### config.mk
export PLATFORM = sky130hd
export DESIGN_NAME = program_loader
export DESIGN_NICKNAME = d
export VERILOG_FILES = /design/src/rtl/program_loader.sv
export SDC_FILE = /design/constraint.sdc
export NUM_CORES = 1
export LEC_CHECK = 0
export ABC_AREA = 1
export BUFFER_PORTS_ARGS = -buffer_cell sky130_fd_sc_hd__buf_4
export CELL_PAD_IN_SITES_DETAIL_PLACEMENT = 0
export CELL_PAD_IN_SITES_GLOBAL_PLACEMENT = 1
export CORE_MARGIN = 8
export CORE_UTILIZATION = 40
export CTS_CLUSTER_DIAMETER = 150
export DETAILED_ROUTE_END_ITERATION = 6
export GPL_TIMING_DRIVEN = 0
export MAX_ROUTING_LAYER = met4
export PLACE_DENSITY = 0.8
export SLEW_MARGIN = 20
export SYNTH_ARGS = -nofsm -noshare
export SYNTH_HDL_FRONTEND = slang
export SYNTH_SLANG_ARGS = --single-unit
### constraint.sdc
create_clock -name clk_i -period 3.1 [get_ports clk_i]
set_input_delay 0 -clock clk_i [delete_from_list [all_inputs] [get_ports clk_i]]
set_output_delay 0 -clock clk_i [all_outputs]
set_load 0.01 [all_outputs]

--------------------------------------------------

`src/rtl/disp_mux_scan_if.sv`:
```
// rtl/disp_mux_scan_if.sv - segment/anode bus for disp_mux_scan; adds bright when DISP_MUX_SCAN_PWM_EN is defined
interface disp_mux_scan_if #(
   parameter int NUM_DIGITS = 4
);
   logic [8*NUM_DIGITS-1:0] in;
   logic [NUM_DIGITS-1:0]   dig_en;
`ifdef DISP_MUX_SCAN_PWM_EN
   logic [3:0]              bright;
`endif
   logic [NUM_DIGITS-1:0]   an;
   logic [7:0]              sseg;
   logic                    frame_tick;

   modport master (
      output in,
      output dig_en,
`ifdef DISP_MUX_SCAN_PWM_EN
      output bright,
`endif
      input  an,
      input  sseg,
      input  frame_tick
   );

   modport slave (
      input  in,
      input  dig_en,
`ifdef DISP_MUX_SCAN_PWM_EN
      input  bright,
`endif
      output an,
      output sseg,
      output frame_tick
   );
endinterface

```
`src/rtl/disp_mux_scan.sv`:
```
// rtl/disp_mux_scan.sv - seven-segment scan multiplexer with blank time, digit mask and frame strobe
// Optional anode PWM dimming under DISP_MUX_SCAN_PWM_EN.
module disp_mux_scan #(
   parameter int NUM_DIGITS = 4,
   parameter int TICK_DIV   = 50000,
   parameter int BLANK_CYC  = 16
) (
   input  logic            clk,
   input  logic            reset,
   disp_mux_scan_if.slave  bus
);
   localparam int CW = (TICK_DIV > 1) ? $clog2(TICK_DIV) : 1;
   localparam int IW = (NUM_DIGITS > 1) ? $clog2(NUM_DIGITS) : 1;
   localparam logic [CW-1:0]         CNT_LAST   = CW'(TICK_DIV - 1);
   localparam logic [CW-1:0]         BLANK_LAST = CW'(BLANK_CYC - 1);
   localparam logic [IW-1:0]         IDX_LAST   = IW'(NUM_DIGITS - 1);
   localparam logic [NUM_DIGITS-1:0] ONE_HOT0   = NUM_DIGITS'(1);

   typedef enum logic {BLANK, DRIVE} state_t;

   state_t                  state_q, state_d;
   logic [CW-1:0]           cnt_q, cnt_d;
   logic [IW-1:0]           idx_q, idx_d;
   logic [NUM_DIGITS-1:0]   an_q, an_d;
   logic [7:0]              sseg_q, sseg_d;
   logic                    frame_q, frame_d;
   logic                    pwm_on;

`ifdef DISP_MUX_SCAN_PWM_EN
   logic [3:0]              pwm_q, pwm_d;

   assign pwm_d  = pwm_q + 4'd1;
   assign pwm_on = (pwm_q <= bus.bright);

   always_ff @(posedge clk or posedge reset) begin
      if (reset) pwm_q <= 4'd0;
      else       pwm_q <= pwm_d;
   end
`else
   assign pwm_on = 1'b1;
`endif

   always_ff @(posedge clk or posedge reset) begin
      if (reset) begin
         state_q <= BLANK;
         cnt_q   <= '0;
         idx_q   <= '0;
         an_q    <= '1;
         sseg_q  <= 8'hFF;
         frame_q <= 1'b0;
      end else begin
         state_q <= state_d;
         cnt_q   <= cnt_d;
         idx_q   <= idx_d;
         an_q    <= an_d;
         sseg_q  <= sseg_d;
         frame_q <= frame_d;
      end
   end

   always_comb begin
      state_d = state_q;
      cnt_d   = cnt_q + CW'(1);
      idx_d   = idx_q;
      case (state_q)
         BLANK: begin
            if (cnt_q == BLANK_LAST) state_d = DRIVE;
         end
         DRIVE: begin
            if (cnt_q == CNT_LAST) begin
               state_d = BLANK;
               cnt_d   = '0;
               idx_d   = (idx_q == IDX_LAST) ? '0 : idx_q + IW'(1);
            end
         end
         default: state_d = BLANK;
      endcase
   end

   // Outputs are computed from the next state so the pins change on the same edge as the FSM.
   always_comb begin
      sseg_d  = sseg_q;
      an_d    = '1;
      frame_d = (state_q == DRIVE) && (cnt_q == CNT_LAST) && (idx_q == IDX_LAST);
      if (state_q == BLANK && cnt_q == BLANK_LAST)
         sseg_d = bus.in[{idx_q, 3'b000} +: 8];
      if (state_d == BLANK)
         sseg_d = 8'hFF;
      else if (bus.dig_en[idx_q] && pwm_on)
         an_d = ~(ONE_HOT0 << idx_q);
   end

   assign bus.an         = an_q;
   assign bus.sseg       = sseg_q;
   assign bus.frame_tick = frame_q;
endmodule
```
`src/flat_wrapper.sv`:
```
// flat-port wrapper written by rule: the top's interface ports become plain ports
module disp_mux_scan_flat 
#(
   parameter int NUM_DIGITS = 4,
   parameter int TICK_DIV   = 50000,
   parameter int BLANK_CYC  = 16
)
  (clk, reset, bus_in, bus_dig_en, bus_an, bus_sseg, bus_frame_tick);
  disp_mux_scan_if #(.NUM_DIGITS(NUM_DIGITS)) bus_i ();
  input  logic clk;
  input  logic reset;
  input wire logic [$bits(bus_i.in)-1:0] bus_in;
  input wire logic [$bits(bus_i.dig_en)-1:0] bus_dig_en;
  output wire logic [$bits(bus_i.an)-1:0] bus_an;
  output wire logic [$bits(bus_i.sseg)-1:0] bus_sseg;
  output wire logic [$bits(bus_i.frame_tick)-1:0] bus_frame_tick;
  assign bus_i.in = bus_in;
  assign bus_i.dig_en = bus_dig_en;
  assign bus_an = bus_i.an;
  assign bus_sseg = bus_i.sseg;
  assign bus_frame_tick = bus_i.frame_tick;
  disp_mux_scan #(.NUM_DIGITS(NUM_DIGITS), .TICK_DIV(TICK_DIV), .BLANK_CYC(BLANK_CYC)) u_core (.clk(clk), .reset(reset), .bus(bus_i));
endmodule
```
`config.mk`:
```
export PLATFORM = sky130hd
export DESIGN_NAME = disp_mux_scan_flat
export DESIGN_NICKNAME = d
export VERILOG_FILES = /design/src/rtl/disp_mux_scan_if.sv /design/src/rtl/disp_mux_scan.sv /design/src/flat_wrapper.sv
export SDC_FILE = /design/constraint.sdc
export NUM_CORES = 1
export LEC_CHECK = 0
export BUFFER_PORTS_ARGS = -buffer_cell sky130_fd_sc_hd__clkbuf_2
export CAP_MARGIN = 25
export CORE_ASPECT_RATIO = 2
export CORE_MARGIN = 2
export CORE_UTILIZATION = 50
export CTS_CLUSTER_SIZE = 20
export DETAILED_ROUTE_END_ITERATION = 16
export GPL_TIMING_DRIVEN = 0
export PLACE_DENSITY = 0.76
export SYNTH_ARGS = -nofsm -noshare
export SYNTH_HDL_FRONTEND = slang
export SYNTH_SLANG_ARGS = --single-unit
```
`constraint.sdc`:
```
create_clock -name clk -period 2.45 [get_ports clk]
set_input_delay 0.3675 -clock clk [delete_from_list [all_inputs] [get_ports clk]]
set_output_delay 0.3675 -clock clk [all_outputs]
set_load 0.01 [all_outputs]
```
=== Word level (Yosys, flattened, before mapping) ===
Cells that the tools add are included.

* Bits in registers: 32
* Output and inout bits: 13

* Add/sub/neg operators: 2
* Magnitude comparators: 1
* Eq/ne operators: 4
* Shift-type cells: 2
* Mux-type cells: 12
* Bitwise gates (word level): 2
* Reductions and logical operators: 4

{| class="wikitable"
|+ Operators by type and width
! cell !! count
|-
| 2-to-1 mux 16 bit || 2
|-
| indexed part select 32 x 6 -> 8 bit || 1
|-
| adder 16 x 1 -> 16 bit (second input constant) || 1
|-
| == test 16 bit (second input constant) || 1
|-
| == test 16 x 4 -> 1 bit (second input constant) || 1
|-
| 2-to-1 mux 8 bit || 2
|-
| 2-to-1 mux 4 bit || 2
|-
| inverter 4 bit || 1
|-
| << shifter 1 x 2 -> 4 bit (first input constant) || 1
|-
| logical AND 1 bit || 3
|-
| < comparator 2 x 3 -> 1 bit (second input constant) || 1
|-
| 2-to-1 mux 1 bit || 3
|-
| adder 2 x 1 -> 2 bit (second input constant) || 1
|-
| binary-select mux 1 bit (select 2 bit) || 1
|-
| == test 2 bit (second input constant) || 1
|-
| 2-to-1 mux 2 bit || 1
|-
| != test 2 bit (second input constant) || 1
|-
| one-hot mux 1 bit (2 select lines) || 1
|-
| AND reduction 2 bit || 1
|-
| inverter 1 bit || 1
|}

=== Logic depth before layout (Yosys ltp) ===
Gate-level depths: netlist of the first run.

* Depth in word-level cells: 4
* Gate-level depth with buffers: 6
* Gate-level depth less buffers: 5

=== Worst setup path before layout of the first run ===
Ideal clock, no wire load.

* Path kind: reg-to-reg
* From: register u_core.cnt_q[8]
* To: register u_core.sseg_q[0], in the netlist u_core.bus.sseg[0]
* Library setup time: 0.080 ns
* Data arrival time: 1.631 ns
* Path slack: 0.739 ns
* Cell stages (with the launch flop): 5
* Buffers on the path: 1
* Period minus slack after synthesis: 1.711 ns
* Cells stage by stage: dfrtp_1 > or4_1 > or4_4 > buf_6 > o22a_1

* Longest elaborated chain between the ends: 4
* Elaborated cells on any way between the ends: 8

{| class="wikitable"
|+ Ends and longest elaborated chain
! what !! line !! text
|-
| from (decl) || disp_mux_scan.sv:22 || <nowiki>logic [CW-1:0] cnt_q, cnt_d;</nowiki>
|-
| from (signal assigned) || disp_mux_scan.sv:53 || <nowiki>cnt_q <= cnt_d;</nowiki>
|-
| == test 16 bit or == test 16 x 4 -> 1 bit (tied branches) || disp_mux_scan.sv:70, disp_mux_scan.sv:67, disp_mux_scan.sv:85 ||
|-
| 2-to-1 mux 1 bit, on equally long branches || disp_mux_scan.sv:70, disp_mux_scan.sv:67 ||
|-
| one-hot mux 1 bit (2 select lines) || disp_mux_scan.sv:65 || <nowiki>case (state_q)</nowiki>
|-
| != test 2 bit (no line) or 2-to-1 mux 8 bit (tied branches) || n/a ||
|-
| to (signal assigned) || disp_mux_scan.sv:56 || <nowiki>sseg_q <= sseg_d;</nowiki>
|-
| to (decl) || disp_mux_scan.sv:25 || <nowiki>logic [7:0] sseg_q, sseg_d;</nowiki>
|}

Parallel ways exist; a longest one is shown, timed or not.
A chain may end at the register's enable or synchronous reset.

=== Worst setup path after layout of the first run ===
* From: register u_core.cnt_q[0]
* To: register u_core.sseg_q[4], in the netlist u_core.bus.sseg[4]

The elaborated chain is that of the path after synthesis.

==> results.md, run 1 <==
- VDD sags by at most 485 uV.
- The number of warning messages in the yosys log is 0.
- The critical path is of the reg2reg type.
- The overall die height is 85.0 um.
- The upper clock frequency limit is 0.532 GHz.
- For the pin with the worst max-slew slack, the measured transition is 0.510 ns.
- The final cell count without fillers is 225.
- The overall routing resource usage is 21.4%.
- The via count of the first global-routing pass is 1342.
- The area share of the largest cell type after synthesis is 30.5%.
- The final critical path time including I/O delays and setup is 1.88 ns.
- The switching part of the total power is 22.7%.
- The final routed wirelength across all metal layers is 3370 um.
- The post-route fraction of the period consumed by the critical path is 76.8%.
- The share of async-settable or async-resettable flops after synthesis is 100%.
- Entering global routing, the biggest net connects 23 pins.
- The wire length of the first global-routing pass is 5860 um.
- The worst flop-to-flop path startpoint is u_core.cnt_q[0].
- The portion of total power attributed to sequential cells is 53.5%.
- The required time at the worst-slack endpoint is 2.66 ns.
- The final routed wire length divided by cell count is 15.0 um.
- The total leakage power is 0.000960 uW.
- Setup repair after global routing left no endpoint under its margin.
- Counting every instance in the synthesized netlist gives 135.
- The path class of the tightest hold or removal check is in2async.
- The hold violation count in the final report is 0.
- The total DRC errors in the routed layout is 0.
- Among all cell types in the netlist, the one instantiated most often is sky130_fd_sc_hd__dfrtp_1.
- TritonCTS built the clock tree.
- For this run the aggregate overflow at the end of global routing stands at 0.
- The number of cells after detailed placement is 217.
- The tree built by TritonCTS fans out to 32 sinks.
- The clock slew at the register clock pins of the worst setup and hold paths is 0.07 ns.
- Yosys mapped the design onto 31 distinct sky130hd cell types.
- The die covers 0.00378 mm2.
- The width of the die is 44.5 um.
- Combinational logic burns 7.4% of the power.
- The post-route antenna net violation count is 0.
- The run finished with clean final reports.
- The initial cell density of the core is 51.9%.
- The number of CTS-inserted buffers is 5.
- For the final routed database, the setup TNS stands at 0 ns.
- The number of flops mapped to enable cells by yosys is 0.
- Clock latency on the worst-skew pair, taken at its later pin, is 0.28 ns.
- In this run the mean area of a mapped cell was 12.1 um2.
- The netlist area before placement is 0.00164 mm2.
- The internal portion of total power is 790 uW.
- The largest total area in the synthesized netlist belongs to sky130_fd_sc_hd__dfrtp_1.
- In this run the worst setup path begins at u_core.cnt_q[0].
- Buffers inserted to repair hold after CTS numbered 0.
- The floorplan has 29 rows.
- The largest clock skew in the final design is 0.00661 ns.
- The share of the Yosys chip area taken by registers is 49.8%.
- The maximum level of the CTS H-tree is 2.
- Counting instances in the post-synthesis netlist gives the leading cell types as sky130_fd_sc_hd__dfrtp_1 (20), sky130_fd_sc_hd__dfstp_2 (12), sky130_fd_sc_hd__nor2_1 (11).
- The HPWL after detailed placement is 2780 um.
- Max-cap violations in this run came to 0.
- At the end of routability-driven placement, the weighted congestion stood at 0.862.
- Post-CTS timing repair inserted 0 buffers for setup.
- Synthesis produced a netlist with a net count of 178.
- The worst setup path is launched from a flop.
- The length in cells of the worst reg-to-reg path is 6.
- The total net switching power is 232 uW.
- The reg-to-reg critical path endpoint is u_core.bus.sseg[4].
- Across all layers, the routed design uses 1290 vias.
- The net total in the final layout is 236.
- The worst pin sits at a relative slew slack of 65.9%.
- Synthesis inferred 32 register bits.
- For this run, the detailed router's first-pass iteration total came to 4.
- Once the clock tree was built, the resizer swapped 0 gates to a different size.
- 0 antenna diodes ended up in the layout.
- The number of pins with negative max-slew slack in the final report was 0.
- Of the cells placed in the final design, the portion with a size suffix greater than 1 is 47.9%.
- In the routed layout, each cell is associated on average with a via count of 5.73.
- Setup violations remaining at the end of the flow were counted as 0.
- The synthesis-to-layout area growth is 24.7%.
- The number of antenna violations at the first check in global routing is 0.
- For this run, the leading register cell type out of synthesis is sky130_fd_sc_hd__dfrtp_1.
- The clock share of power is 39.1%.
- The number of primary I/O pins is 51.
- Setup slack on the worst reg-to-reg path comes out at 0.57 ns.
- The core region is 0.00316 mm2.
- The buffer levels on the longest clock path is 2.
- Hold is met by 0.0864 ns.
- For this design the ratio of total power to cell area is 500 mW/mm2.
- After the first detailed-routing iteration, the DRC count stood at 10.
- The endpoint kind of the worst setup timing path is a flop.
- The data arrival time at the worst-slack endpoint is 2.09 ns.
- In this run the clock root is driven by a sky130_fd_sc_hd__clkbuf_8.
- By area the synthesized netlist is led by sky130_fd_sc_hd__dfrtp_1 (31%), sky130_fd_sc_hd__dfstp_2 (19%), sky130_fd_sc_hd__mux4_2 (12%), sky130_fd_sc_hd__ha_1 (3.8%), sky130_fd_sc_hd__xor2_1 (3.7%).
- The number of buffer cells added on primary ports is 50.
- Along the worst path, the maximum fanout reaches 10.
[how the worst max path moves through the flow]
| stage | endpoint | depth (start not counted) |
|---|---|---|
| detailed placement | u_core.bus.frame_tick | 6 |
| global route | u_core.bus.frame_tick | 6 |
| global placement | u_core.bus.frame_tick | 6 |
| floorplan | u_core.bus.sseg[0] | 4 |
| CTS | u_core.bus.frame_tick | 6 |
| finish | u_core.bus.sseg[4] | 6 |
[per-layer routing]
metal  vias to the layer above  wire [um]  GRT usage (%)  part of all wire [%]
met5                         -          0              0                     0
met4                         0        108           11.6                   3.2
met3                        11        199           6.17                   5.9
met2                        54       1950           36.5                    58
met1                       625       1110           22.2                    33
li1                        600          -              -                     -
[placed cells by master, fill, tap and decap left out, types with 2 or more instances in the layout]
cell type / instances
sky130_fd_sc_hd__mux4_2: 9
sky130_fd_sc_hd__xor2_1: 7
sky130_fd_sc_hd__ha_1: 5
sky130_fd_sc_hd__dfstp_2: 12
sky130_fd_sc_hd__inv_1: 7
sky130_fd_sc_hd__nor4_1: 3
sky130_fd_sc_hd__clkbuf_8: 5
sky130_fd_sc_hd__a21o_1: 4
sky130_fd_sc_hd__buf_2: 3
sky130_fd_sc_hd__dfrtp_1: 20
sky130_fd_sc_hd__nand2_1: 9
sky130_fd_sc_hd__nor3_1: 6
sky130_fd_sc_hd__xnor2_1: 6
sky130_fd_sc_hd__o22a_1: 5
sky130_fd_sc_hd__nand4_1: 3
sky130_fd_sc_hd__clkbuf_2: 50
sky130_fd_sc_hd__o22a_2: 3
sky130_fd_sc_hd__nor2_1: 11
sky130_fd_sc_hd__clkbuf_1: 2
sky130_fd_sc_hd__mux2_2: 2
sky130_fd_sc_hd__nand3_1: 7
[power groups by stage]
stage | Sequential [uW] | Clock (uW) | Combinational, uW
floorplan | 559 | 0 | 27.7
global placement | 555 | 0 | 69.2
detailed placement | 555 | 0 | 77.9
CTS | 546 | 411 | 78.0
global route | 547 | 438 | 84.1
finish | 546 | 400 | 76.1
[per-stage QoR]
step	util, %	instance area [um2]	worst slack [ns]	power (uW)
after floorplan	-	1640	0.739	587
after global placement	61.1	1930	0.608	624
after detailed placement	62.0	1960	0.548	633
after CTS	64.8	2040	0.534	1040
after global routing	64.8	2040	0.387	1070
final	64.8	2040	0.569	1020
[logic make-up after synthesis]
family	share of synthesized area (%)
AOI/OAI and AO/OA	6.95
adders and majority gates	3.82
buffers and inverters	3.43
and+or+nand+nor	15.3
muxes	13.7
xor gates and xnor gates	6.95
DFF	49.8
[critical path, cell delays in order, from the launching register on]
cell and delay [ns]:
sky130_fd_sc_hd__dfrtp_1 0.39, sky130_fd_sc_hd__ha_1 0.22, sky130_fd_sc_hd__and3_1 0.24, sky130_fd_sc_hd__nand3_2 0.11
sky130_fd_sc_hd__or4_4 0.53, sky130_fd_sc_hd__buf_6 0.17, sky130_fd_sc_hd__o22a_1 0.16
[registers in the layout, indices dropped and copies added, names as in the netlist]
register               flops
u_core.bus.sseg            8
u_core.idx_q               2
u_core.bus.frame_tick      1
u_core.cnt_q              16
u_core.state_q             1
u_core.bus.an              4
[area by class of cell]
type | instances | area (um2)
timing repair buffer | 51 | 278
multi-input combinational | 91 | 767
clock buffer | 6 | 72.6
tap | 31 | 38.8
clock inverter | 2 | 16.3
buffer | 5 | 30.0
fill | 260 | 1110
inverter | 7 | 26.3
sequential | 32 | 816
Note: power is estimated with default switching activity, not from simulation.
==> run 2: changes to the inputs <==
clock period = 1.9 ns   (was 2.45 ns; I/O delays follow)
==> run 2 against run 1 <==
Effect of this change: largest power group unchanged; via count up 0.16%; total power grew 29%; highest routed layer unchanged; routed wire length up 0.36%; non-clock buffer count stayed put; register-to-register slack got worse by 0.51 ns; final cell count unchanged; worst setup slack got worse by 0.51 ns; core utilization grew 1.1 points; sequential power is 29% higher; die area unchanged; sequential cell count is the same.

--------------------------------------------------

#### What this task involves
Look above for the line holding "2 bit) || 1", then set down exactly that line and every line after it up to and including the line holding "line !! text", with nothing else.

#### Solution to the problem
| binary-select mux 1 bit (select 2 bit) || 1
|-
| == test 2 bit (second input constant) || 1
|-
| 2-to-1 mux 2 bit || 1
|-
| != test 2 bit (second input constant) || 1
|-
| one-hot mux 1 bit (2 select lines) || 1
|-
| AND reduction 2 bit || 1
|-
| inverter 1 bit || 1
|}

=== Logic depth before layout (Yosys ltp) ===
Gate-level depths: netlist of the first run.

* Depth in word-level cells: 4
* Gate-level depth with buffers: 6
* Gate-level depth less buffers: 5

=== Worst setup path before layout of the first run ===
Ideal clock, no wire load.

* Path kind: reg-to-reg
* From: register u_core.cnt_q[8]
* To: register u_core.sseg_q[0], in the netlist u_core.bus.sseg[0]
* Library setup time: 0.080 ns
* Data arrival time: 1.631 ns
* Path slack: 0.739 ns
* Cell stages (with the launch flop): 5
* Buffers on the path: 1
* Period minus slack after synthesis: 1.711 ns
* Cells stage by stage: dfrtp_1 > or4_1 > or4_4 > buf_6 > o22a_1

* Longest elaborated chain between the ends: 4
* Elaborated cells on any way between the ends: 8

{| class="wikitable"
|+ Ends and longest elaborated chain
! what !! line !! text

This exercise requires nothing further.